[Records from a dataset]
┄┄┄┄┄┄┄┄┄┄┄┄┄┄┄┄┄┄┄┄

===== config.mk =====
export PLATFORM = sky130hd
export DESIGN_NAME = nibble_sequencer
export DESIGN_NICKNAME = d
export VERILOG_FILES = /design/src/rtl/nibble_sequencer_pkg.sv /design/src/rtl/nibble_decode.sv /design/src/rtl/nibble_sequencer.sv
export SDC_FILE = /design/constraint.sdc
export NUM_CORES = 1
export LEC_CHECK = 0
export ABC_AREA = 1
export BUFFER_PORTS_ARGS = -buffer_cell sky130_fd_sc_hd__buf_2
export CAP_MARGIN = 20
export CORE_ASPECT_RATIO = 0.75
export CORE_MARGIN = 2
export CORE_UTILIZATION = 54
export CTS_CLUSTER_DIAMETER = 120
export DETAILED_ROUTE_END_ITERATION = 10
export PLACE_DENSITY = 0.83
export SLEW_MARGIN = 20
export SYNTH_ARGS = -nofsm -noshare
export SYNTH_HDL_FRONTEND = slang
export SYNTH_SLANG_ARGS = --single-unit
export TNS_END_PERCENT = 100

===== constraint.sdc =====
create_clock -name clock -period 3.4 [get_ports clock]
set_input_delay 0.34 -clock clock [delete_from_list [all_inputs] [get_ports clock]]
set_output_delay 0.34 -clock clock [all_outputs]
set_load 0.02 [all_outputs]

┄┄┄┄┄┄┄┄┄┄┄┄┄┄┄┄┄┄┄┄

● What is expected
Above are the entries. Copy exactly the part that opens with the line containing "export ABC_AREA = 1" and closes with the line containing "export PLACE_DENSITY = 0.83", and no more.

● Output for this exercise
export ABC_AREA = 1
export BUFFER_PORTS_ARGS = -buffer_cell sky130_fd_sc_hd__buf_2
export CAP_MARGIN = 20
export CORE_ASPECT_RATIO = 0.75
export CORE_MARGIN = 2
export CORE_UTILIZATION = 54
export CTS_CLUSTER_DIAMETER = 120
export DETAILED_ROUTE_END_ITERATION = 10
export PLACE_DENSITY = 0.83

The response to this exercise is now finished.